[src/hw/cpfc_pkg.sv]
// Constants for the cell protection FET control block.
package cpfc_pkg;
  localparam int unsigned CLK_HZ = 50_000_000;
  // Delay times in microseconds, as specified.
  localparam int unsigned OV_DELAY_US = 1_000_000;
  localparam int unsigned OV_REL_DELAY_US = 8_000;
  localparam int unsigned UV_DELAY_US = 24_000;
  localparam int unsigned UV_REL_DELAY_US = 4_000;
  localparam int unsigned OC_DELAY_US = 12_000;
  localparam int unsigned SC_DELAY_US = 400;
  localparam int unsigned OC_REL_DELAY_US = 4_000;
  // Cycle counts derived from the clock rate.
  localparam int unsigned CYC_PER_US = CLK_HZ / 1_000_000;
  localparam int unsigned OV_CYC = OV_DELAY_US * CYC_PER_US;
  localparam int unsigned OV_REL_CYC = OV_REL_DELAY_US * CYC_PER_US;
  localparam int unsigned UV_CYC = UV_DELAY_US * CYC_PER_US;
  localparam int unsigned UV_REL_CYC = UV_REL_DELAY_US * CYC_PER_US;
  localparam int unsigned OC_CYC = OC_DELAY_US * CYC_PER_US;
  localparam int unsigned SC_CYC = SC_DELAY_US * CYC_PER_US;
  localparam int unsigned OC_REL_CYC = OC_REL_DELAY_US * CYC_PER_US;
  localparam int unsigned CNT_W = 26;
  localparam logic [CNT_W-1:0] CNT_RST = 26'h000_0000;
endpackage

---------------

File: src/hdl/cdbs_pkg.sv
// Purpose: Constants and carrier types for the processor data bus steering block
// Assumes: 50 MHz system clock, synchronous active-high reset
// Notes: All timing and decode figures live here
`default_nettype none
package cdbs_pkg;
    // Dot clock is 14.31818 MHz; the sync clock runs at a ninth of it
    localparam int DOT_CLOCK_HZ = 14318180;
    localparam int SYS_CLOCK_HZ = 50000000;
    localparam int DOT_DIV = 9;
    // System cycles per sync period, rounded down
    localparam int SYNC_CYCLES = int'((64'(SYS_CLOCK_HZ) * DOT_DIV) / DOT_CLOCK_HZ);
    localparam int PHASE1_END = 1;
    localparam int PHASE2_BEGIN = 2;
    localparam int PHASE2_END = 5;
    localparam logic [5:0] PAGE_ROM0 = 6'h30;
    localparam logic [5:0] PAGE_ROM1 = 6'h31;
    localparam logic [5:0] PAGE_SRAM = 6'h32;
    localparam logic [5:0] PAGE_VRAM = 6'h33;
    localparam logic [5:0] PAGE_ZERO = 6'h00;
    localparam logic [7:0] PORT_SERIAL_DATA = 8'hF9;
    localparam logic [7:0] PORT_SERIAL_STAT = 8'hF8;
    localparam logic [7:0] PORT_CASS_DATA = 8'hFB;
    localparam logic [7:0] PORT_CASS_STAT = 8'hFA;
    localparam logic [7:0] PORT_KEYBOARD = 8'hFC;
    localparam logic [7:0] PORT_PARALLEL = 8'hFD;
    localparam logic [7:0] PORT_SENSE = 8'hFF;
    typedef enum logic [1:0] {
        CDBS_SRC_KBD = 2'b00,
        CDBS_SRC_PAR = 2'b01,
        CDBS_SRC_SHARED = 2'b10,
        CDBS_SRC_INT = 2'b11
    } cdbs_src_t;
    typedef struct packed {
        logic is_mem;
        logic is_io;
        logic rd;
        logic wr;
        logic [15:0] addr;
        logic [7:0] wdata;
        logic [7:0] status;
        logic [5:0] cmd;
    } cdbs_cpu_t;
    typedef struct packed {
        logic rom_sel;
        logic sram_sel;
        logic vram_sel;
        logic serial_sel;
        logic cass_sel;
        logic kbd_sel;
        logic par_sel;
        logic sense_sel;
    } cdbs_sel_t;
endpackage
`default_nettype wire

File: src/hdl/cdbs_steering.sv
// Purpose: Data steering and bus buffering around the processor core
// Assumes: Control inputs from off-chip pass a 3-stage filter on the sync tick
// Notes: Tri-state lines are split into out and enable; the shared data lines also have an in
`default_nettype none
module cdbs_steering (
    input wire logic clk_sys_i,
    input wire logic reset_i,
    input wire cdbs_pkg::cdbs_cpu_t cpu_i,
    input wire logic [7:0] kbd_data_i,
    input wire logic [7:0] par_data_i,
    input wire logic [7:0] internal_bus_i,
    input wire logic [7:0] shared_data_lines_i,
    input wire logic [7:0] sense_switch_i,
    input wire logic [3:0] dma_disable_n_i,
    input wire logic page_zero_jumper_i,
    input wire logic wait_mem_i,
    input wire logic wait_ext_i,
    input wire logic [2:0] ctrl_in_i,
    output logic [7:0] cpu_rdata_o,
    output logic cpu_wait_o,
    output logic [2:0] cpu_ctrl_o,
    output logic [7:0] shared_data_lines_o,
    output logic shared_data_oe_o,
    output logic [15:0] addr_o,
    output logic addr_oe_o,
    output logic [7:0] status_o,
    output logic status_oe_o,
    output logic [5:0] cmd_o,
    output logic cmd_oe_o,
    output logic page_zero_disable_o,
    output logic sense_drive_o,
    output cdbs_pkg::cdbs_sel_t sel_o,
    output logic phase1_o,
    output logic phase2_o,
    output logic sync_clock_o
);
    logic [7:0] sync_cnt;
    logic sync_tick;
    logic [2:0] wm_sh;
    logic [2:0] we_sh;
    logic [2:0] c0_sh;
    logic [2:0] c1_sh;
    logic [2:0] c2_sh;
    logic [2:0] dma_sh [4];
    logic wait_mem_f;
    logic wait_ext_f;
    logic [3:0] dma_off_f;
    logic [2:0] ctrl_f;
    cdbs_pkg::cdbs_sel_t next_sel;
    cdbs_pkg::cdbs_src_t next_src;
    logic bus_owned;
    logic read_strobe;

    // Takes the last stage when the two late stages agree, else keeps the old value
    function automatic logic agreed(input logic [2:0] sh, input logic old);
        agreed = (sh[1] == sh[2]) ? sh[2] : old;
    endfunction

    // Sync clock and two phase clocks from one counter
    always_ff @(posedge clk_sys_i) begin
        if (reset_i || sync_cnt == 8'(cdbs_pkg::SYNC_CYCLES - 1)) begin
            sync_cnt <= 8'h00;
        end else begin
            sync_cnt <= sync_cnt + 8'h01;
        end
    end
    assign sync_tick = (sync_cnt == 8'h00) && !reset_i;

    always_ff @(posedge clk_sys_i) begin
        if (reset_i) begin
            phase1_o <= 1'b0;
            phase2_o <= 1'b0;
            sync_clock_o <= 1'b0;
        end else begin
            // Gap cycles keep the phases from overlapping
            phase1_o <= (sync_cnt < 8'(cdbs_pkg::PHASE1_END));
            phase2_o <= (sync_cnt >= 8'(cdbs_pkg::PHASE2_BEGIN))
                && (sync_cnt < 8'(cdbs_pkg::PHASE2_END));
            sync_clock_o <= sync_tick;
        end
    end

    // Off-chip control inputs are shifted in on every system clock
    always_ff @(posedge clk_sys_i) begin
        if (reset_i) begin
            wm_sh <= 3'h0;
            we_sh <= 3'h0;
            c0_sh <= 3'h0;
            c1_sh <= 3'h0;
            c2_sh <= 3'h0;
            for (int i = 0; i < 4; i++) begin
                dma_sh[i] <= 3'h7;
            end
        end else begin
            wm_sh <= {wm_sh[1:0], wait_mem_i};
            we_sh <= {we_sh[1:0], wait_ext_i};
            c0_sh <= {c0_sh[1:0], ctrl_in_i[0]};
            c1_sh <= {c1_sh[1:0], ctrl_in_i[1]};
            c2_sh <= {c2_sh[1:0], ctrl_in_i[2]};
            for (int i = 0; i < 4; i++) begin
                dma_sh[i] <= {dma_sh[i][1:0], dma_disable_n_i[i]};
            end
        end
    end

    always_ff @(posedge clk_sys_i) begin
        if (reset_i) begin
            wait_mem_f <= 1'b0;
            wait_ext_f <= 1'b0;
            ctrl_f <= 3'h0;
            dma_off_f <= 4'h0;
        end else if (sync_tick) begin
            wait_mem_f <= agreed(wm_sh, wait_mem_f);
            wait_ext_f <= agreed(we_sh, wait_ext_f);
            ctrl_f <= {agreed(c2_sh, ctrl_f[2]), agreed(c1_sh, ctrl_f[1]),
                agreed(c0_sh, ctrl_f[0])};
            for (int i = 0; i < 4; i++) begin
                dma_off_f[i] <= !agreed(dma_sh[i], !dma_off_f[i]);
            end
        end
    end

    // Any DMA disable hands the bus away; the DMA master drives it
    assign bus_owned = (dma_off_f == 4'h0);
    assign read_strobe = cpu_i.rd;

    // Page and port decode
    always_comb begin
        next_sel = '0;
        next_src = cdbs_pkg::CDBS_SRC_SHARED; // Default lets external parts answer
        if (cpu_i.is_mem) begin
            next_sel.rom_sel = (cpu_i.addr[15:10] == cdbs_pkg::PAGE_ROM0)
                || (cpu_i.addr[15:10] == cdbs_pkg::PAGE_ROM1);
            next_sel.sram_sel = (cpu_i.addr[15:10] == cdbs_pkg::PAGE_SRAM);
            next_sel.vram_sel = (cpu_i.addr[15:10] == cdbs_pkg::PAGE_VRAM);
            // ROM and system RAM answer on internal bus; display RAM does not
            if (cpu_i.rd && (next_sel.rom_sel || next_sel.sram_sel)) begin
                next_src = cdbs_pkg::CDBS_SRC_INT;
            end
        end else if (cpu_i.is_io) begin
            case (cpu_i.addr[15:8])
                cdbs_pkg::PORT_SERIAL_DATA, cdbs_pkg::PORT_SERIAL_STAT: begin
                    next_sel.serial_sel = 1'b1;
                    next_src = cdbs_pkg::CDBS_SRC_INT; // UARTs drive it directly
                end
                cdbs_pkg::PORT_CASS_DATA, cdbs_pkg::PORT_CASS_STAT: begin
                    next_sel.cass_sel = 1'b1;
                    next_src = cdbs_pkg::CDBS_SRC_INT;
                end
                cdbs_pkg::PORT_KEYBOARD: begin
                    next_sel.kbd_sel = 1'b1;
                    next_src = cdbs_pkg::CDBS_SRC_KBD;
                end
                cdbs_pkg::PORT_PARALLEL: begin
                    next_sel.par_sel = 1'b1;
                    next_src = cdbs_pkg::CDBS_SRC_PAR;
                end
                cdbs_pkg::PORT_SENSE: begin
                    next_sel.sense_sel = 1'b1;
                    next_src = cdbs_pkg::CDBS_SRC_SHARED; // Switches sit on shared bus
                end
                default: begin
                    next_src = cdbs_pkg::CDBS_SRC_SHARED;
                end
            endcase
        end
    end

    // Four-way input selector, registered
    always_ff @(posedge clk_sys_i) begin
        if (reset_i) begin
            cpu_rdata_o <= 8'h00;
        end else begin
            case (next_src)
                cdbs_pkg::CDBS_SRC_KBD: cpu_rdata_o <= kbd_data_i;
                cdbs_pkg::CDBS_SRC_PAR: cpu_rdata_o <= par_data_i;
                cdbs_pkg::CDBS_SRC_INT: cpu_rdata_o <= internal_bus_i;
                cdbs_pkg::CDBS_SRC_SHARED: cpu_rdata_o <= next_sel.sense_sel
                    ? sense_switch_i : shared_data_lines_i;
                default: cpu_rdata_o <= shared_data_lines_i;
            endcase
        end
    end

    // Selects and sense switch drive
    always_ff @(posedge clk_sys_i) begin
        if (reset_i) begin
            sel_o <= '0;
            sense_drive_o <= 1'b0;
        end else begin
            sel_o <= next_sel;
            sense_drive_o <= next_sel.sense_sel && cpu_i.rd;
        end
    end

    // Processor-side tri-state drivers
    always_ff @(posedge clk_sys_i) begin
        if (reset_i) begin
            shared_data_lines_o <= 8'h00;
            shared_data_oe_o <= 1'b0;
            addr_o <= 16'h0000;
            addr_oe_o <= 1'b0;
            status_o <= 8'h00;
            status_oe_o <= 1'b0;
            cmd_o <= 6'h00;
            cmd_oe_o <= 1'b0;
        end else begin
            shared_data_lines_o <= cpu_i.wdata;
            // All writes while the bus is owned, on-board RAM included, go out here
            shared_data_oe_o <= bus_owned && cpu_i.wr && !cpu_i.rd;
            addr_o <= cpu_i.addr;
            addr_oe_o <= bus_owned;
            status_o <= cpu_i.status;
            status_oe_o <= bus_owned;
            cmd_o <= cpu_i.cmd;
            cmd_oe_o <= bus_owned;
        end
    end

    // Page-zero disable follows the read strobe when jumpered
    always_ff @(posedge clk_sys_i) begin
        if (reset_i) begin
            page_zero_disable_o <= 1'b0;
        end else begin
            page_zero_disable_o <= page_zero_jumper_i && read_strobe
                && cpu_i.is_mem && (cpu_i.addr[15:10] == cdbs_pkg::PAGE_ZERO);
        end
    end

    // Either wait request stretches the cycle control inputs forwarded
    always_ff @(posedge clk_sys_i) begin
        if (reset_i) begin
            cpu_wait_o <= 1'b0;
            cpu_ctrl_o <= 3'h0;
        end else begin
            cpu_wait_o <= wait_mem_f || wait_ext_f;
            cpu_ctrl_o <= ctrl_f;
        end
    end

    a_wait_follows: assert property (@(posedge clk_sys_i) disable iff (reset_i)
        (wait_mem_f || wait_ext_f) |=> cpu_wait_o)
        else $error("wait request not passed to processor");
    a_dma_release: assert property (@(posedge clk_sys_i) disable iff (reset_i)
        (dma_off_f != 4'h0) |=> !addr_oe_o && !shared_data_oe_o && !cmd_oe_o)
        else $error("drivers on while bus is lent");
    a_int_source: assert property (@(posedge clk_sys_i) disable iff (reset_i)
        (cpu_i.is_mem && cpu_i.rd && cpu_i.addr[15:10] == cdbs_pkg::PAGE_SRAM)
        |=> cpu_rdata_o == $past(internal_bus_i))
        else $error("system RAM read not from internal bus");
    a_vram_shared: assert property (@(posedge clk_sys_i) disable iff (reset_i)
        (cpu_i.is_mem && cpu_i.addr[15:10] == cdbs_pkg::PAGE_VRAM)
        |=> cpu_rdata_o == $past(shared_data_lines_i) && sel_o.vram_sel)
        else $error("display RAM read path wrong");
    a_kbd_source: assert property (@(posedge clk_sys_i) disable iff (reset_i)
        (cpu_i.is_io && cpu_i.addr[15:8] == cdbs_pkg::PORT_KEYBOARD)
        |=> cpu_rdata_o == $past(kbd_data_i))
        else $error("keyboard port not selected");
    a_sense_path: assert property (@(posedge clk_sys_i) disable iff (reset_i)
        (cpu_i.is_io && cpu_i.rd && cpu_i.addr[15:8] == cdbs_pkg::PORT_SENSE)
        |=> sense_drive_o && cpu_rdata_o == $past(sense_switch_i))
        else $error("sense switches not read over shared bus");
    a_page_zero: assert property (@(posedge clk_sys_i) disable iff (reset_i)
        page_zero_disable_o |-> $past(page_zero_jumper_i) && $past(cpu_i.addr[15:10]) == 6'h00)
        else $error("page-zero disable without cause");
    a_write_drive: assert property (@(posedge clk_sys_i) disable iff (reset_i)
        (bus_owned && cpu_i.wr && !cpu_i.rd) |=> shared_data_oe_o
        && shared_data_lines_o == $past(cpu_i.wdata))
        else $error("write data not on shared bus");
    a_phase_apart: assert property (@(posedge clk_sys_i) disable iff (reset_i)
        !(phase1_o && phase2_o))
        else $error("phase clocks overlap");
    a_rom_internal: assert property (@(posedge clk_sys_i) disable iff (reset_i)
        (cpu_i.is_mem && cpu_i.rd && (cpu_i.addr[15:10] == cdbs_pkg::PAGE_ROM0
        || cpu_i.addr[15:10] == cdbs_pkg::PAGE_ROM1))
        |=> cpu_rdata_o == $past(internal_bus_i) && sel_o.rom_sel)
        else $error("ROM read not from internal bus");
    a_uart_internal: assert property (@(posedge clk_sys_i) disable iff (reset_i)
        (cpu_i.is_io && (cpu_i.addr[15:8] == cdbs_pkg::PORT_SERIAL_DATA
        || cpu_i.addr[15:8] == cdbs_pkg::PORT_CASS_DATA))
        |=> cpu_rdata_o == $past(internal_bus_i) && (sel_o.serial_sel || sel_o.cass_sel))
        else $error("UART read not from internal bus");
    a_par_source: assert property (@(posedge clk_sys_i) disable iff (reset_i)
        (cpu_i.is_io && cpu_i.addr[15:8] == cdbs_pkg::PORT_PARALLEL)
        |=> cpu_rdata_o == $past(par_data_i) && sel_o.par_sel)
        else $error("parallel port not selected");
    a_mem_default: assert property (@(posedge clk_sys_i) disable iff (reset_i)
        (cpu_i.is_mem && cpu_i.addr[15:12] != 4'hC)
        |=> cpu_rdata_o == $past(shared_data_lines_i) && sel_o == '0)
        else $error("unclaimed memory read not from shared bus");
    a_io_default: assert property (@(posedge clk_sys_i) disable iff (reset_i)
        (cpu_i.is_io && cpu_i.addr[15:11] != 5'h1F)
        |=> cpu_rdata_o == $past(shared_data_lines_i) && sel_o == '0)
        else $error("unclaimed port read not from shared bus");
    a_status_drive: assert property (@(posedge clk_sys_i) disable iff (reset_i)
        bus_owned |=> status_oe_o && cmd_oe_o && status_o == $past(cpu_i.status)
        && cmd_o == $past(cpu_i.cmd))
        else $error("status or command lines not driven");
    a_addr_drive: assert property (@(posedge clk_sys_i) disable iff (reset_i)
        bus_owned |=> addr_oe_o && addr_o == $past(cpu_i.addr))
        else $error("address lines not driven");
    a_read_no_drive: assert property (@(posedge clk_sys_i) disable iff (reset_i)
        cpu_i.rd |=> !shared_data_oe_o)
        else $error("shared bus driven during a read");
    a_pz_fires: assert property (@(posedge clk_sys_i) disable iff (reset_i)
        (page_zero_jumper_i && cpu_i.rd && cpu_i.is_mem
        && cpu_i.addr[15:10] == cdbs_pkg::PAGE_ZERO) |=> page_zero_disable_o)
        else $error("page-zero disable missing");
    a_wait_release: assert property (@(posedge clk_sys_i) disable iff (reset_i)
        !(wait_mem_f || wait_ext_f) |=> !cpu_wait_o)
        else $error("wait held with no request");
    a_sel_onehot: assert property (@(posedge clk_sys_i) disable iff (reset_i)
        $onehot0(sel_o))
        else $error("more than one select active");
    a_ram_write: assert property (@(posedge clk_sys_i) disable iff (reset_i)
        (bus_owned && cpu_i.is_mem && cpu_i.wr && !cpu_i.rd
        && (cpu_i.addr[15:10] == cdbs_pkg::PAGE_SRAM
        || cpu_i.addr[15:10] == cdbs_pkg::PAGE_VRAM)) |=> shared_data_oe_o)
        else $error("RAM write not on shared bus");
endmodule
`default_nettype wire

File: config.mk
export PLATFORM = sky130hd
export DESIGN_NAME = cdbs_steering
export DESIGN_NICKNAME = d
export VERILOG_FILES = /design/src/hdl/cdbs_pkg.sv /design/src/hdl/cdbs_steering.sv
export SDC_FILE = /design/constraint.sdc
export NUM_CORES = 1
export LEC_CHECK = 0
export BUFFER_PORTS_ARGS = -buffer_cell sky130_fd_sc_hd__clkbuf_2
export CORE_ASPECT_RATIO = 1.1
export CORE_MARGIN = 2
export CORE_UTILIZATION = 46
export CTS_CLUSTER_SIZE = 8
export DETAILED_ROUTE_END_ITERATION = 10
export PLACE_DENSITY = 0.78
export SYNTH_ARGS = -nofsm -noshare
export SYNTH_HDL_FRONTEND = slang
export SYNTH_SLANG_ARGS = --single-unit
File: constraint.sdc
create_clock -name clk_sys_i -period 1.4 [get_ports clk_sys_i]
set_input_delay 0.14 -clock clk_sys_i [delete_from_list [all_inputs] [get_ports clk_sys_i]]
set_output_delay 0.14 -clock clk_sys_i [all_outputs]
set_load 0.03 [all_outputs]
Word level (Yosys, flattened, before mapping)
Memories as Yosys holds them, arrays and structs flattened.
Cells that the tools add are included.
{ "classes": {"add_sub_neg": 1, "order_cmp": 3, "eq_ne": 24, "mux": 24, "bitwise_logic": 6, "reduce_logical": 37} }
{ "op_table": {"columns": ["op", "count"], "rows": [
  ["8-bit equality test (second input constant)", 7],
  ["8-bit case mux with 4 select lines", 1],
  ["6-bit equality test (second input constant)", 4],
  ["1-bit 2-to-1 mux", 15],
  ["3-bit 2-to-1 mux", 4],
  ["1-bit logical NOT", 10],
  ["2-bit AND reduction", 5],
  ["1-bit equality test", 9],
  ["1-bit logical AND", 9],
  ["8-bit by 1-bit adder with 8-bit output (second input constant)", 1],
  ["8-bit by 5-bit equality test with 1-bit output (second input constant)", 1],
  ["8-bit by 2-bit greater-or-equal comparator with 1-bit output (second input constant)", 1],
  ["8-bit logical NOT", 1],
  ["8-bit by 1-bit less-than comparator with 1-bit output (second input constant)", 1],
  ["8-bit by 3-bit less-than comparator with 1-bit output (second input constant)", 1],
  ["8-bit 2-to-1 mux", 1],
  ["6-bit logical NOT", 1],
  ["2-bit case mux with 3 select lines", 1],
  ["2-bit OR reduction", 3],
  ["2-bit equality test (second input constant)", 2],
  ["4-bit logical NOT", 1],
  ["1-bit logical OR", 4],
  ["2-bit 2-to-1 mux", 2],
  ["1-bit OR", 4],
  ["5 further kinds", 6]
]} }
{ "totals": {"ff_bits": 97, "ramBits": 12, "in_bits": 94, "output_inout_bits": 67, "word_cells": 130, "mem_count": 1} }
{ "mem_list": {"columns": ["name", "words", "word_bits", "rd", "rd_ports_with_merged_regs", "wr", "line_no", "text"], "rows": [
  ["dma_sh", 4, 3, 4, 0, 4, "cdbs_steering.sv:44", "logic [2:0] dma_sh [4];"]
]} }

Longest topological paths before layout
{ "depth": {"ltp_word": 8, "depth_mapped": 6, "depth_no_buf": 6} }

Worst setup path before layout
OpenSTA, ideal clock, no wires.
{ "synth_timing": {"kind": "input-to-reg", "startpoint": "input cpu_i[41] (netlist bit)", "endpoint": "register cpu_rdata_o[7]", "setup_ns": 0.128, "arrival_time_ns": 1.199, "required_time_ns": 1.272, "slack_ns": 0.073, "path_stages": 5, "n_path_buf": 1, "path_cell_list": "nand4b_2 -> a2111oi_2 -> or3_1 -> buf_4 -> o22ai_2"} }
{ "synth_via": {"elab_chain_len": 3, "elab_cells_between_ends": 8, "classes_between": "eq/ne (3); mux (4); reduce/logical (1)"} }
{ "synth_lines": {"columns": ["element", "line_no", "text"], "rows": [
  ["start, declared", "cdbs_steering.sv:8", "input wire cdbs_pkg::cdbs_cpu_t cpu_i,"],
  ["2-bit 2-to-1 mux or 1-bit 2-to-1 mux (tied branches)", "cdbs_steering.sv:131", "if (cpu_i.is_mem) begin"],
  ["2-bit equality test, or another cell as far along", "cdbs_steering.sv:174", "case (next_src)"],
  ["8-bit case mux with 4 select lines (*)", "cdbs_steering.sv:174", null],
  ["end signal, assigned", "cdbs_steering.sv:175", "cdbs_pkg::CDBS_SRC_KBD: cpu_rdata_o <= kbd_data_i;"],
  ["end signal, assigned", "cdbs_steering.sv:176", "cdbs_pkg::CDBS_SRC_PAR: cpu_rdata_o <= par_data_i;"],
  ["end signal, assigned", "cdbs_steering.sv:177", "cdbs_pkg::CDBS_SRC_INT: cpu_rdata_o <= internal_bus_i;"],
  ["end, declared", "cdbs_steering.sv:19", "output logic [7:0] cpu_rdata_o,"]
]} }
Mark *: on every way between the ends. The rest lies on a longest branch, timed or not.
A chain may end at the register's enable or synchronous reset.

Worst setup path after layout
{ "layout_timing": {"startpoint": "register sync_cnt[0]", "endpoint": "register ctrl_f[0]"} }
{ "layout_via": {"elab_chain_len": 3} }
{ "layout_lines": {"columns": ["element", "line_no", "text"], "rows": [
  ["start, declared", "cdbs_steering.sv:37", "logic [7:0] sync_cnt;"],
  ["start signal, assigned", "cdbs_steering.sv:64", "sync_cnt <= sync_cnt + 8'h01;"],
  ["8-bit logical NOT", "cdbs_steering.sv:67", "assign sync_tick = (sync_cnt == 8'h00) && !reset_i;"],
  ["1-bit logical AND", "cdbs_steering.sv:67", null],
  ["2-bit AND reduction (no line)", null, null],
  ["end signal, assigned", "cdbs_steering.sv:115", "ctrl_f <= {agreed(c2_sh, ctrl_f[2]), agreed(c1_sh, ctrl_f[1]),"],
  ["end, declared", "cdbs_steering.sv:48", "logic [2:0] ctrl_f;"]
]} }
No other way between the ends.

---------------

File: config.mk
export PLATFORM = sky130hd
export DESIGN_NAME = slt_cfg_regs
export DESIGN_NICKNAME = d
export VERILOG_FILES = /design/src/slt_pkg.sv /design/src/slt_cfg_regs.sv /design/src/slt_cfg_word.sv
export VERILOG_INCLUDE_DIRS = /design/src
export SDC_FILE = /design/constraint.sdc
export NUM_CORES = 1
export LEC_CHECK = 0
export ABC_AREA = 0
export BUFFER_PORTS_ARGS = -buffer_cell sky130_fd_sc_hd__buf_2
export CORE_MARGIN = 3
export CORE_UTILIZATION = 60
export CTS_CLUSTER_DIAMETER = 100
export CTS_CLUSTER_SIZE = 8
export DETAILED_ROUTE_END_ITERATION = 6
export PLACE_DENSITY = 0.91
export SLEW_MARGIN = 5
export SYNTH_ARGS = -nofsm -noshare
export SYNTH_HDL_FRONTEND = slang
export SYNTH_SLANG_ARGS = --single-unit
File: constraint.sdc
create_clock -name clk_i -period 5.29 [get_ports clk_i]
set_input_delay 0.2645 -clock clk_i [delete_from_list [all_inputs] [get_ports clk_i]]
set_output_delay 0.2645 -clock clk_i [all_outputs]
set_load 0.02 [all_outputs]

---------------

_The task_.
Copy out, exactly and alone, the lines of the entries above between the ones holding "[src/hw/cpfc_pkg.sv]" and "localparam int unsigned OV_DELAY_US", inclusive.

_Result for this task_.
[src/hw/cpfc_pkg.sv]
// Constants for the cell protection FET control block.
package cpfc_pkg;
  localparam int unsigned CLK_HZ = 50_000_000;
  // Delay times in microseconds, as specified.
  localparam int unsigned OV_DELAY_US = 1_000_000;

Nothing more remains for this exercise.